There's no way to completely avoid influencers. In fact, we all belong to the club. We influence and we are influenced.

As I thought about those that influence me most, I realized that I purposely seek exposure to those whose influence brings out the best in me. I seek the influence of those that create trust and do not focus on building my fears or creating new ones.

When I am tuned in and alert, I feel a negative influence rather quickly. Once I'm aware I can then decide to hang around or not. I can choose to seek the company of a more positive influencer instead, or just turn off my radio signal that receives what is being sent. By the same token, when I am aware of the influence I am creating, I am more careful with what I say and how I behave.

It is mighty empowering to realize that I need not be victimized by influeners and that I can control my exposure. It is also gratifying to know that my influence can be more positive by simply remembering I am influencing.

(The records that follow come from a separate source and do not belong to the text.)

## config.mk

```make
export PLATFORM = sky130hd
export DESIGN_NAME = dm_mem_arbiter
export DESIGN_NICKNAME = d
export VERILOG_FILES = /design/src/rtl/dm_mem_arbiter.sv
export SDC_FILE = /design/constraint.sdc
export NUM_CORES = 1
export LEC_CHECK = 0
export BUFFER_PORTS_ARGS = -buffer_cell sky130_fd_sc_hd__buf_4
export CAP_MARGIN = 20
export CORE_AREA = 2 2 113 115
export CTS_BUF_LIST = sky130_fd_sc_hd__clkbuf_4
export DETAILED_ROUTE_END_ITERATION = 16
export DIE_AREA = 0 0 115 117
export PLACE_DENSITY = 0.73
export SKIP_LAST_GASP = 1
export SLEW_MARGIN = 40
export SYNTH_ARGS = -nofsm -noshare
export SYNTH_HDL_FRONTEND = slang
export SYNTH_SLANG_ARGS = --single-unit
```

## constraint.sdc

```tcl
create_clock -name i_clk -period 2.7 [get_ports i_clk]
set_clock_uncertainty 0.2 [all_clocks]
set_input_delay 0.54 -clock i_clk [delete_from_list [all_inputs] [get_ports i_clk]]
set_output_delay 0.54 -clock i_clk [all_outputs]
set_load 0.005 [all_outputs]
```

## src/rtl/dm_mem_arbiter.sv

```systemverilog
// Two-requester round-robin arbiter sharing a single memory port.
// One transaction in flight; read responses are routed back to the owner.
module dm_mem_arbiter #(
    parameter int unsigned ADDRESS_WIDTH = 32,
    parameter int unsigned DATA_WIDTH    = 32,
    parameter int unsigned STROBE_WIDTH  = 4
) (
    input  logic                      i_clk,
    input  logic                      i_rst,
    input  logic [1:0]                i_req_valid,
    input  logic [1:0]                i_req_rd_wr,
    input  logic [2*ADDRESS_WIDTH-1:0] i_req_address,
    input  logic [2*DATA_WIDTH-1:0]    i_req_write_data,
    input  logic [2*STROBE_WIDTH-1:0]  i_req_write_strobe,
    output logic [1:0]                o_req_ready,
    output logic [DATA_WIDTH-1:0]     o_req_read_data,
    output logic [1:0]                o_req_read_valid,
    input  logic [1:0]                i_req_read_ready,
    output logic                      o_mem_valid,
    output logic                      o_mem_rd_wr,
    output logic [ADDRESS_WIDTH-1:0]  o_mem_address,
    input  logic                      i_mem_ready,
    output logic [DATA_WIDTH-1:0]     o_mem_write_data,
    output logic [STROBE_WIDTH-1:0]   o_mem_write_strobe,
    input  logic [DATA_WIDTH-1:0]     i_mem_read_data,
    input  logic                      i_mem_read_valid,
    output logic                      o_mem_read_ready,
    output logic                      o_grant,
    output logic                      o_busy
);

    localparam logic [1:0] IDLE = 2'd0;
    localparam logic [1:0] REQ  = 2'd1;
    localparam logic [1:0] RESP = 2'd2;

    logic [1:0] state;
    logic [1:0] state_next;
    logic       last_grant;
    logic       winner;
    logic       capture;

    // Next-state, winner selection and combinational handshake outputs
    always_comb begin
        state_next       = state;
        winner           = ~last_grant;
        capture          = 1'b0;
        o_req_ready      = 2'b00;
        o_req_read_valid = 2'b00;
        o_req_read_data  = '0;
        o_mem_read_ready = 1'b0;

        if (i_req_valid == 2'b01) begin
            winner = 1'b0;
        end else if (i_req_valid == 2'b10) begin
            winner = 1'b1;
        end

        case (state)
            IDLE: begin
                if ((|i_req_valid) && !i_rst) begin
                    capture             = 1'b1;
                    o_req_ready[winner] = 1'b1;
                    state_next          = REQ;
                end
            end
            REQ: begin
                if (i_mem_ready) begin
                    state_next = o_mem_rd_wr ? RESP : IDLE;
                end
            end
            RESP: begin
                o_mem_read_ready             = i_req_read_ready[o_grant];
                o_req_read_valid[o_grant]    = i_mem_read_valid;
                o_req_read_data              = i_mem_read_data;
                if (i_mem_read_valid && i_req_read_ready[o_grant]) begin
                    state_next = IDLE;
                end
            end
            default: state_next = IDLE;
        endcase
    end

    // State register, grant history and latched request fields
    always_ff @(posedge i_clk) begin
        if (i_rst) begin
            state              <= IDLE;
            last_grant         <= 1'b1;
            o_grant            <= 1'b0;
            o_mem_rd_wr        <= 1'b0;
            o_mem_address      <= '0;
            o_mem_write_data   <= '0;
            o_mem_write_strobe <= '0;
        end else begin
            state <= state_next;
            if (capture) begin
                last_grant         <= winner;
                o_grant            <= winner;
                o_mem_rd_wr        <= i_req_rd_wr[winner];
                o_mem_address      <= winner ? i_req_address[2*ADDRESS_WIDTH-1:ADDRESS_WIDTH]
                                             : i_req_address[ADDRESS_WIDTH-1:0];
                o_mem_write_data   <= winner ? i_req_write_data[2*DATA_WIDTH-1:DATA_WIDTH]
                                             : i_req_write_data[DATA_WIDTH-1:0];
                o_mem_write_strobe <= winner ? i_req_write_strobe[2*STROBE_WIDTH-1:STROBE_WIDTH]
                                             : i_req_write_strobe[STROBE_WIDTH-1:0];
            end
        end
    end

    assign o_mem_valid = (state == REQ);
    assign o_busy      = (state != IDLE);

endmodule

```

==> results.rst <==
.. list-table::
   :header-rows: 1

   * - Metric
     - Value
   * - Dominant synthesized flop cell
     - sky130_fd_sc_hd__dfxtp_1
   * - Clk buf depth
     - 2
   * - Critical Path End Type
     - primary output
   * - Cell with the largest stage delay on the worst path
     - sky130_fd_sc_hd__or3_2
   * - Global-route wire length before repair
     - 19,130 um
   * - Inst Count DP
     - 854
   * - Number of buffers inserted by post-CTS setup repair
     - 0
   * - Final worst path period share
     - 0.9572
   * - Share of cells above drive strength 1
     - 0.4438
   * - Global placement routability congestion
     - 0.7541
   * - HPWL Detailed
     - 9388 um
   * - Number of enable flip-flop cells after synthesis
     - 0
   * - Drt via density
     - 4.703
   * - Number of cells in the finished layout apart from fillers
     - 872
   * - # port buffers
     - 286
   * - Vias in the first global route
     - 3,702
   * - Cell at the root of the clock tree
     - sky130_fd_sc_hd__clkbuf_4
   * - Maximum net fanout on the critical path
     - 5
   * - DRC violation total after the first TritonRoute iteration
     - 269
   * - Largest voltage drop on the vdd net
     - 0.2831 mV
   * - Initial antenna violation count
     - 0
   * - Signed area change from the synthesized netlist to the final layout
     - 73.51%
   * - Result of the run
     - finished, final reports clean
   * - Hold-fix buffers at CTS
     - 0
   * - Total leakage power
     - 2.891 nW
   * - CP arrival
     - 1.84 ns
   * - Count of cells resized by post-cts repair
     - 0
   * - Initial core utilization
     - 0.2747
   * - Reg clk slew, reported paths
     - 0.13 ns
   * - Largest cells by area after synthesis
     - sky130_fd_sc_hd__dfxtp_1 (43%), sky130_fd_sc_hd__a211oi_1 (15%), sky130_fd_sc_hd__a21oi_1 (11%)
   * - Wire length reported by the detailed router
     - 12,990 um
   * - CP peak stage delay
     - 0.52 ns
   * - Unrepaired setup endpoints after global routing
     - false
   * - Std-Cell Core Area
     - 12,310 um^2
   * - Proportion of netlist area held by the largest area contributor
     - 0.4321
   * - Highest Clock Rate
     - 387.0 MHz
   * - Critical path cell sequence
     - or2_4 -> or3_2 -> nor2_1 -> buf_4
   * - Worst hold path class
     - input pin to register
   * - Gate count of the mapped netlist
     - 448
   * - Row count
     - 41
   * - CP Data Required Time
     - 1.96 ns
   * - Inserted Clock Buffers
     - 9
   * - Clock period minus final worst setup slack
     - 2.584 ns
   * - Share of synthesized registers carrying an async set or reset
     - 0
   * - Die H
     - 117 um
   * - Total gr overflow
     - 0
   * - Clock tree from TritonCTS
     - yes
   * - Pin count of the biggest net entering global routing
     - 74
   * - Number of nets produced by synthesis
     - 626
   * - Final Hold Violating Endpoints
     - 0
   * - TritonRoute pass-1 iters
     - 4
   * - Total global-route track usage
     - 0.1806
   * - Number of primary I/O pins
     - 287
   * - Start-to-end type of the worst setup path
     - register to primary output
   * - Post-synth design cell area
     - 3382 um^2
   * - Avg Synthesized Cell Area
     - 7.549 um^2
   * - Number of nets at the end of the flow
     - 894
   * - Detail-routed net length per standard cell
     - 14.90 um
   * - Horizontal die dimension
     - 115 um
   * - Kind of start point of the critical path
     - register
   * - Clock latency on the worst-skew pair
     - 0.42 ns
   * - Power per standard cell area
     - 505.7 nW/um^2
   * - Via count
     - 4,101
   * - Die Area
     - 13,460 um^2
   * - Headroom to the max-slew limit
     - 0.7568
   * - Sum of negative setup slack
     - 0 ns
   * - Max_cap viols
     - 0
   * - Number of distinct library cells after synthesis
     - 22
   * - Cell type contributing the most total cell area after synthesis
     - sky130_fd_sc_hd__dfxtp_1
   * - Final Max Tran Viols
     - 0
   * - Sink Count
     - 73
   * - # H-tree levels
     - 3
   * - Number of remaining DRC errors
     - 0
   * - Sequential cell area fraction in the yosys report
     - 0.4321
   * - Synth warnings
     - 0
   * - Total of endpoints with negative setup slack in the final report
     - 0
   * - Measured slew at the worst slew-check pin
     - 0.3635 ns
   * - ANT nets after route
     - 0
   * - Seq cells post-synth
     - 73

So, what influencers have been affecting you lately?

Sunday, November 1, 2009

Imaginary Conversation



Yesterday, I discovered a new tool for finding my way back to peace. It was to have an imaginary conversation.

A few days ago, I had an interaction with a stranger that left me feeling ill at ease. I know I entered the encounter not feeling at my best and at the end, I felt worse. Unfortunately, this interaction was not with someone close to me, so it was not going to be easy to go back and clear things up with him.

When I noticed I kept on thinking about the interaction, I realized although I believed it would have been better if he apologized for his dog aggressively coming after mine, perhaps there was more going on for him that I didn't understand.

In my imaginary conversation, I sat down on the front steps of the home this man was building and where he let his dog run free. I asked him why he allowed his dog to run, knowing that he frequently goes after people or animals walking along the road. The dog owner told me that they are a team and that where he goes, his dog goes. In essence, they're partners. I was able to soon see that the relationship with his dog had some special meaning for him. I felt my annoyance subside and my compassion grow.

He assured me that his dog is not mean, although he does have a tendency to sometimes protect the area where his master is working. In my imaginary conversation, once he saw I was no longer angry, he opened up even more and shared that his wife recently left him and took their children with her, and now only his dog remains in his life.

In this imaginary conversation, my heart softened. I no longer felt angry or resentful. In fact, I felt love for this stranger. I understood that his behavior at the time did not clearly give me clues to the pain and fear he was feeling when our interaction occurred.

In our imaginary conversation, I also got to share what I was feeling at the time. My new friend understood my fear and took my hand to comfort me.

Together, two strangers, sat in my imagination and made peace after sharing what we were both feeling. We didn't attack, defend or blame. We listened and understood.

Although this conversation was imaginary, the feeling of peace, understanding and even love was real. I no longer hold resentment or anger for this man. I have forgiven him..... I forgive myself too for not being very understanding at the time . You see, both of us were in a state of fear when we met, so we were unable (at the time) to see beyond our own egos. Instead we attacked, both taking our righteous stand at making the other wrong.

What I am very grateful for is that even though I may never have the opportunity to speak to this man in a real conversation, the imaginary one in my mind restored my peace and the knowing that there is always more going on in any situation than what may appear to be.